Why is this XML well formed?

The first time I see an XML like this:

<?xml version="1.0" encoding="UTF-8"?>
<test>
     <enclosingTag>Floating_Strange_Text <!--It's new to me-->
         <tag>data</tag>
         <tag>data</tag>
     </enclosingTag>
</test>

However, after testing in the well-formed XML validators like Markup Validation Service I'm suspicious that's really allowed.

Is this XML fragment really valid?

Upvotes: -1

Views: 132

Answers (2)

Yury Schkatula
Yury Schkatula

Reputation: 5369

If some inner content is not wrapped into <> braces, it is stated as "text node". Moreover, you can have multiple sibling text nodes that could make your XML appear quite similar to HTML with all that bold/italic/underline tags mixed with the main text content. The only thing is, unlike HTML, the tags can not randomly overlap each other as XML requires to close tags exactly in reverse order of opening them.

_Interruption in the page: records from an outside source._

[src/rtl/cla_pkg.sv]
package cla_pkg;
  localparam int GRP_W = 4;

  function automatic int units_for(input int n);
    return (n + GRP_W - 1) / GRP_W;
  endfunction
endpackage

[src/rtl/cla_lookahead4.sv]
module cla_lookahead4 (
  input  logic [3:0] g,
  input  logic [3:0] p,
  input  logic       cin,
  output logic [3:0] c,
  output logic       gg,
  output logic       gp
);
  always_comb begin
    c[0] = cin;
    c[1] = g[0] | (p[0] & cin);
    c[2] = g[1] | (p[1] & g[0]) | (p[1] & p[0] & cin);
    c[3] = g[2] | (p[2] & g[1]) | (p[2] & p[1] & g[0]) | (p[2] & p[1] & p[0] & cin);
    gp   = p[0] & p[1] & p[2] & p[3];
    gg   = g[3] | (p[3] & g[2]) | (p[3] & p[2] & g[1]) | (p[3] & p[2] & p[1] & g[0]);
  end
endmodule

[src/rtl/cla_group4.sv]
module cla_group4 (
  input  logic [3:0] a,
  input  logic [3:0] b,
  input  logic       cin,
  output logic [3:0] sum,
  output logic       gg,
  output logic       gp
);
  logic [3:0] bit_g, bit_p, carry;

  assign bit_g = a & b;
  assign bit_p = a | b;

  cla_lookahead4 la_i (
    .g(bit_g), .p(bit_p), .cin(cin), .c(carry), .gg(gg), .gp(gp)
  );

  assign sum = a ^ b ^ carry;
endmodule

[src/rtl/cla_adder_top.sv]
module cla_adder_top #(
  parameter int WIDTH = 16
) (
  input  logic             clk,
  input  logic             rst,
  input  logic [WIDTH-1:0] a,
  input  logic [WIDTH-1:0] b,
  input  logic             cin,
  output logic [WIDTH-1:0] sum,
  output logic             cout,
  output logic             grp_p,
  output logic             grp_g
);
  import cla_pkg::*;

  localparam int NGRP = WIDTH / GRP_W;
  localparam int NU2  = units_for(NGRP);
  localparam int NPAD = NU2 * GRP_W;

  logic [NPAD-1:0]  grp_gg, grp_gp, grp_cin;
  logic [NU2-1:0]   u2_gg, u2_gp, u2_cin;
  logic [WIDTH-1:0] sum_c;
  logic             top_g, top_p;

  genvar k;
  generate
    for (k = 0; k < NPAD; k++) begin : g_grp
      if (k < NGRP) begin : g_real
        cla_group4 grp_i (
          .a(a[k*GRP_W +: GRP_W]), .b(b[k*GRP_W +: GRP_W]), .cin(grp_cin[k]),
          .sum(sum_c[k*GRP_W +: GRP_W]), .gg(grp_gg[k]), .gp(grp_gp[k])
        );
      end else begin : g_pad
        assign grp_gg[k] = 1'b0;
        assign grp_gp[k] = 1'b1;
      end
    end

    for (k = 0; k < NU2; k++) begin : g_u2
      cla_lookahead4 u2_i (
        .g(grp_gg[k*GRP_W +: GRP_W]), .p(grp_gp[k*GRP_W +: GRP_W]), .cin(u2_cin[k]),
        .c(grp_cin[k*GRP_W +: GRP_W]), .gg(u2_gg[k]), .gp(u2_gp[k])
      );
    end

    if (NU2 == 1) begin : g_two_rank
      assign u2_cin[0] = cin;
      assign top_g     = u2_gg[0];
      assign top_p     = u2_gp[0];
    end else begin : g_three_rank
      logic [3:0] l3_g, l3_p, l3_c;
      for (k = 0; k < 4; k++) begin : g_l3_in
        if (k < NU2) begin : g_use
          assign l3_g[k]   = u2_gg[k];
          assign l3_p[k]   = u2_gp[k];
          assign u2_cin[k] = l3_c[k];
        end else begin : g_fill
          assign l3_g[k] = 1'b0;
          assign l3_p[k] = 1'b1;
        end
      end
      cla_lookahead4 u3_i (
        .g(l3_g), .p(l3_p), .cin(cin), .c(l3_c), .gg(top_g), .gp(top_p)
      );
    end
  endgenerate

  always_ff @(posedge clk) begin
    if (rst) begin
      sum   <= '0;
      cout  <= 1'b0;
      grp_p <= 1'b0;
      grp_g <= 1'b0;
    end else begin
      sum   <= sum_c;
      cout  <= top_g | (top_p & cin);
      grp_p <= top_p;
      grp_g <= top_g;
    end
  end
endmodule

For instance, this is very legit XML:

<root>The <truth /> is that there <is> no </is> spoon</root>

And if we "dissect" it into nodes, the pretty-printed structure could be like this:

<root>
    The 
    <truth />
    is that there 
    <is>
         no 
    </is>
    spoon
</root>

As you can see, there are 3 text nodes included into <root> tag and one more text node inside <is> tag.

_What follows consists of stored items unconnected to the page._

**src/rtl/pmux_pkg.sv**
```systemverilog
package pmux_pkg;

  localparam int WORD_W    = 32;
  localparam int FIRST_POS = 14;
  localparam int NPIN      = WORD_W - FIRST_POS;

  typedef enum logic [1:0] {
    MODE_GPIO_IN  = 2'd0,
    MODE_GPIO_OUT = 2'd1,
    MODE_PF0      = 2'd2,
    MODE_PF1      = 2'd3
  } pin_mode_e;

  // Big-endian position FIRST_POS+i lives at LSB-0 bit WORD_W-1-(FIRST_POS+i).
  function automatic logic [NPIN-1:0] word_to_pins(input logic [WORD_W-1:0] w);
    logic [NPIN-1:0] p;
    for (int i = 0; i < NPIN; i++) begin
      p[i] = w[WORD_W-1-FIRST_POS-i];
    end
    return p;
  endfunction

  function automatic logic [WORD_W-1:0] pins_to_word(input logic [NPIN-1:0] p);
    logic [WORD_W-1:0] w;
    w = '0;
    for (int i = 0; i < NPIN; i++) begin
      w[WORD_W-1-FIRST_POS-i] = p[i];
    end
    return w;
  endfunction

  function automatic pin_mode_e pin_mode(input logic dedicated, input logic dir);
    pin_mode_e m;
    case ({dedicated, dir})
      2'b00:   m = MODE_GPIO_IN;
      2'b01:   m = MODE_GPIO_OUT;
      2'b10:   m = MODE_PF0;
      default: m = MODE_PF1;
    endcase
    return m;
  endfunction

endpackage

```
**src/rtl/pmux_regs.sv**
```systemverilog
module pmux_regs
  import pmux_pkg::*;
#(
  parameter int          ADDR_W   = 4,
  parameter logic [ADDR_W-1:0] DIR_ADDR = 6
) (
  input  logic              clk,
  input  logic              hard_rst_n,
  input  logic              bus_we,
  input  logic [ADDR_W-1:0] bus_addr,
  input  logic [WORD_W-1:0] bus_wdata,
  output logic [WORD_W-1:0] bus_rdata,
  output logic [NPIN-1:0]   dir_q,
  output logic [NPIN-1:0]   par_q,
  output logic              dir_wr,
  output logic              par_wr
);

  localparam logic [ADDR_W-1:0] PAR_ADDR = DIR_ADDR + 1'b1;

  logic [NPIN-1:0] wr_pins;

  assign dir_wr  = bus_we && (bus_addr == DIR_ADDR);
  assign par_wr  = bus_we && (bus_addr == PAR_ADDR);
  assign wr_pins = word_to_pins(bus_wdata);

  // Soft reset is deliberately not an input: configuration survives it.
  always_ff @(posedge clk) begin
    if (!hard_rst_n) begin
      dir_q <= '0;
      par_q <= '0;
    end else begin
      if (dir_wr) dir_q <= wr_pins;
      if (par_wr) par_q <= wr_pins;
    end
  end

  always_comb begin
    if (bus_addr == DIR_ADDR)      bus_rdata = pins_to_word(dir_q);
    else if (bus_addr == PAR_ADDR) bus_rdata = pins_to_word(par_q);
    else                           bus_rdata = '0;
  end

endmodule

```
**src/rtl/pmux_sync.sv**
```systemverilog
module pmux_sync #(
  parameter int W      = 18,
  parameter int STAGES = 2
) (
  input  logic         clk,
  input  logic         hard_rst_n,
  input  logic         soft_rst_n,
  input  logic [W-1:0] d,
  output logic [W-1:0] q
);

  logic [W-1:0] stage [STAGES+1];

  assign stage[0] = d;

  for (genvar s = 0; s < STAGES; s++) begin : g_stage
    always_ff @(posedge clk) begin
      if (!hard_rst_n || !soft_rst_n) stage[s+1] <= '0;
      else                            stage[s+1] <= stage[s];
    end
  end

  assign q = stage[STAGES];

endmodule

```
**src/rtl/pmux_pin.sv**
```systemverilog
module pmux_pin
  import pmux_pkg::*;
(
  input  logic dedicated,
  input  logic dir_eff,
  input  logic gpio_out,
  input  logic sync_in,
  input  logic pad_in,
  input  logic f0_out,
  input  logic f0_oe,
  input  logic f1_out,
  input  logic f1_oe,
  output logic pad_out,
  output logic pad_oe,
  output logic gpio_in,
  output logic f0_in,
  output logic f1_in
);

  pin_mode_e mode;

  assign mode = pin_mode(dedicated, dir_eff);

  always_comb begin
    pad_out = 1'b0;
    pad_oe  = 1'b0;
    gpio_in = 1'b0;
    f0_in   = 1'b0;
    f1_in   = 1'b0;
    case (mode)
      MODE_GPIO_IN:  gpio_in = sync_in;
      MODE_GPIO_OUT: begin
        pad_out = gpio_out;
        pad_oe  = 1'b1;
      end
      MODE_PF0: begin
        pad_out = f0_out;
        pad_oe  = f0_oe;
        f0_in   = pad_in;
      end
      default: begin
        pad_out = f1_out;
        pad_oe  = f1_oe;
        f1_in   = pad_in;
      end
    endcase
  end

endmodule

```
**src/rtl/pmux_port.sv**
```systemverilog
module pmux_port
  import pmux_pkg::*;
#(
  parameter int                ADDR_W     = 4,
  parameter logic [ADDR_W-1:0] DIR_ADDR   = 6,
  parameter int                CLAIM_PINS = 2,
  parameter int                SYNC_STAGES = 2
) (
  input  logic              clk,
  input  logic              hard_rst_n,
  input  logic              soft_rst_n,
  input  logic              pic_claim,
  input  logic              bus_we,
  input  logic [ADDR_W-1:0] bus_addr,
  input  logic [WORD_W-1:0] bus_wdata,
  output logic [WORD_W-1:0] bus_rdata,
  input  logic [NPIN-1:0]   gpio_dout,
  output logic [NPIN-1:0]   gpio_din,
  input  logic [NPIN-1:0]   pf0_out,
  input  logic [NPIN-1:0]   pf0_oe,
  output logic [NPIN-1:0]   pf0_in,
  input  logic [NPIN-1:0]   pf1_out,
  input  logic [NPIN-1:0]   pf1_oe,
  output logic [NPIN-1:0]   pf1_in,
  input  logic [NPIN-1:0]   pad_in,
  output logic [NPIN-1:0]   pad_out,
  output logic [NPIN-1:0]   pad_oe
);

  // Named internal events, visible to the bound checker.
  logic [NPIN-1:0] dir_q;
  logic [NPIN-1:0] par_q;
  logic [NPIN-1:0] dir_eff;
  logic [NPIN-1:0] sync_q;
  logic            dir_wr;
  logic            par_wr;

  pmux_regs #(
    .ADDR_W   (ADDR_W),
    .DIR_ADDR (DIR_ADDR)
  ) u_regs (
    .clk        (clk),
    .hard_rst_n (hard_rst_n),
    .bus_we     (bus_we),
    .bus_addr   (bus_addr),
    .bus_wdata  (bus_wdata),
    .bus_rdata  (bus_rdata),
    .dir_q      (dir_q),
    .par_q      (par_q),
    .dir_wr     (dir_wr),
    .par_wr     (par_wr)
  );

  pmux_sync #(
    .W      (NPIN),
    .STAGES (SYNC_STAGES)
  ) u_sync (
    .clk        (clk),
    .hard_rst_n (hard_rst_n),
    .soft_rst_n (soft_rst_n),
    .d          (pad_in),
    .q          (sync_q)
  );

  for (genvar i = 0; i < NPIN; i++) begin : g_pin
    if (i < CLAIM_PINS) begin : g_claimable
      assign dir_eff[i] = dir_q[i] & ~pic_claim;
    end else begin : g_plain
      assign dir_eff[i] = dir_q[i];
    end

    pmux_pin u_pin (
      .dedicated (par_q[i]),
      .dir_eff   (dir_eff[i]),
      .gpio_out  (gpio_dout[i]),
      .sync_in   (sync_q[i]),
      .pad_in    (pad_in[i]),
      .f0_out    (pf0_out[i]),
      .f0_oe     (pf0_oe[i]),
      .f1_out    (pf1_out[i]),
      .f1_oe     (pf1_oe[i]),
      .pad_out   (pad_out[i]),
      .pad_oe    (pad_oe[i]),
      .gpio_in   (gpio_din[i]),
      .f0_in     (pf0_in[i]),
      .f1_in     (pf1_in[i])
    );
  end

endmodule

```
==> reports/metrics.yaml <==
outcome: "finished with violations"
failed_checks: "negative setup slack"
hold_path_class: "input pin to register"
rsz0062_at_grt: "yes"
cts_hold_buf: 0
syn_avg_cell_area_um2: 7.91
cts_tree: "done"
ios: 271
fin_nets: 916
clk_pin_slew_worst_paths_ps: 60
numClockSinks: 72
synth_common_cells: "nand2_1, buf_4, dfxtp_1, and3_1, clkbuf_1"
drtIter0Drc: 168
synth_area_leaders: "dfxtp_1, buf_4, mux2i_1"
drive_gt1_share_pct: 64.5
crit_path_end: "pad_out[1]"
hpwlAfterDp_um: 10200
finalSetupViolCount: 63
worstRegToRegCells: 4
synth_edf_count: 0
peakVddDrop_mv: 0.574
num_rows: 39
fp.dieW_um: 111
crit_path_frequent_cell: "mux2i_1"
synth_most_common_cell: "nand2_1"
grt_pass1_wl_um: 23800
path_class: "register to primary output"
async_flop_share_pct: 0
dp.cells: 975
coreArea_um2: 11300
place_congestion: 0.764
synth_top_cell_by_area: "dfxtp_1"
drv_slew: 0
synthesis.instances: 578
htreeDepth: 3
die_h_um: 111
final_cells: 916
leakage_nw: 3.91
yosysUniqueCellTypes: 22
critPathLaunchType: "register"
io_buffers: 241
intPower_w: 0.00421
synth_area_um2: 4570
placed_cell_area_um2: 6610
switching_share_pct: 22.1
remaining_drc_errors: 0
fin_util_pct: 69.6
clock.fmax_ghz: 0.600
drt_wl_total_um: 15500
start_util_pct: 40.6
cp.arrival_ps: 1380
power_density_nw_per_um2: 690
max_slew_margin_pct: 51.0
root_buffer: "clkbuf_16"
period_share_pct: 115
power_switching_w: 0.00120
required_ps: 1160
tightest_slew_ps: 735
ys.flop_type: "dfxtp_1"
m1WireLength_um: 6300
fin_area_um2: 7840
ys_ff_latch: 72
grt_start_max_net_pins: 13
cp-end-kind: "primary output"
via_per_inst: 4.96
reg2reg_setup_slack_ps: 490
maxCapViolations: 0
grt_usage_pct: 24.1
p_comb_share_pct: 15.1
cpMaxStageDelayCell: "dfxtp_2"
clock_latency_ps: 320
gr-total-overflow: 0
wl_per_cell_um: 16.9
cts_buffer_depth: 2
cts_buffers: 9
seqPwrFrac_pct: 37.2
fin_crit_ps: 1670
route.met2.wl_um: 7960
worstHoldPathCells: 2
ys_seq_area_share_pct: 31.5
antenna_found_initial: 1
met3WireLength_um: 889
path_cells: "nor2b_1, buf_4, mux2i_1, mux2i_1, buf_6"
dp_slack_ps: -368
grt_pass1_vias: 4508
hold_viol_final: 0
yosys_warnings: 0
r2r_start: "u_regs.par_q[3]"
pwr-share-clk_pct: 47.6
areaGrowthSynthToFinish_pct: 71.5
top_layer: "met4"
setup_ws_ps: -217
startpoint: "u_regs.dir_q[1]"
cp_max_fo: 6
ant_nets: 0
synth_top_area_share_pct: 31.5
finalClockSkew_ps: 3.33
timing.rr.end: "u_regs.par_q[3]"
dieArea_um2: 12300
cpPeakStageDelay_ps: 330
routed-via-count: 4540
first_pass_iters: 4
==> src/rtl/gpio_port8_pkg.sv <==
package gpio_port8_pkg;
    localparam int ADDR_W = 2;

    typedef enum logic [1:0] {
        MODE_RUN        = 2'd0,
        MODE_MANUAL_RST = 2'd1,
        MODE_SW_STBY    = 2'd2,
        MODE_HW_STBY    = 2'd3
    } port_mode_e;

    localparam logic [ADDR_W-1:0] SEL_LATCH = 2'd0;
    localparam logic [ADDR_W-1:0] SEL_DIR   = 2'd1;
    localparam logic [ADDR_W-1:0] SEL_VIEW  = 2'd2;
endpackage

==> src/rtl/gpio_mode_fsm.sv <==
module gpio_mode_fsm
    import gpio_port8_pkg::*;
(
    input  logic       clk,
    input  logic       por_n,
    input  logic       mrst_n,
    input  logic       hw_stby,
    input  logic       sw_stby,
    output port_mode_e mode_nxt,
    output port_mode_e mode_q,
    output logic       wr_allow,
    output logic       sync_run,
    output logic       reg_clear,
    output logic       oe_kill
);
    // Next state depends on the inputs only; the priority sets every arc.
    always_comb begin
        if (hw_stby)      mode_nxt = MODE_HW_STBY;
        else if (!mrst_n) mode_nxt = MODE_MANUAL_RST;
        else if (sw_stby) mode_nxt = MODE_SW_STBY;
        else              mode_nxt = MODE_RUN;
    end

    always_ff @(posedge clk or negedge por_n) begin
        if (!por_n) mode_q <= MODE_RUN;
        else        mode_q <= mode_nxt;
    end

    // Controls for the edge being taken come from the state being entered.
    always_comb begin
        wr_allow  = 1'b0;
        sync_run  = 1'b1;
        reg_clear = 1'b0;
        unique case (mode_nxt)
            MODE_RUN:        wr_allow  = 1'b1;
            MODE_MANUAL_RST: ;
            MODE_SW_STBY:    sync_run  = 1'b0;
            MODE_HW_STBY:    reg_clear = 1'b1;
            default:         ;
        endcase
    end

    assign oe_kill = (mode_q == MODE_HW_STBY);
endmodule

Indeed, unlike tag-based approach, this XML variation is not widely used due complicated validation schema etc. Same time, you should consider it as possible and correct XML stream.

Upvotes: 2

Quentin
Quentin

Reputation: 943634

Yes. The validator is correct. XML supports text nodes.

There has never been a rule along the lines of "If an element has a text node as a child node, then it is allowed no other child nodes".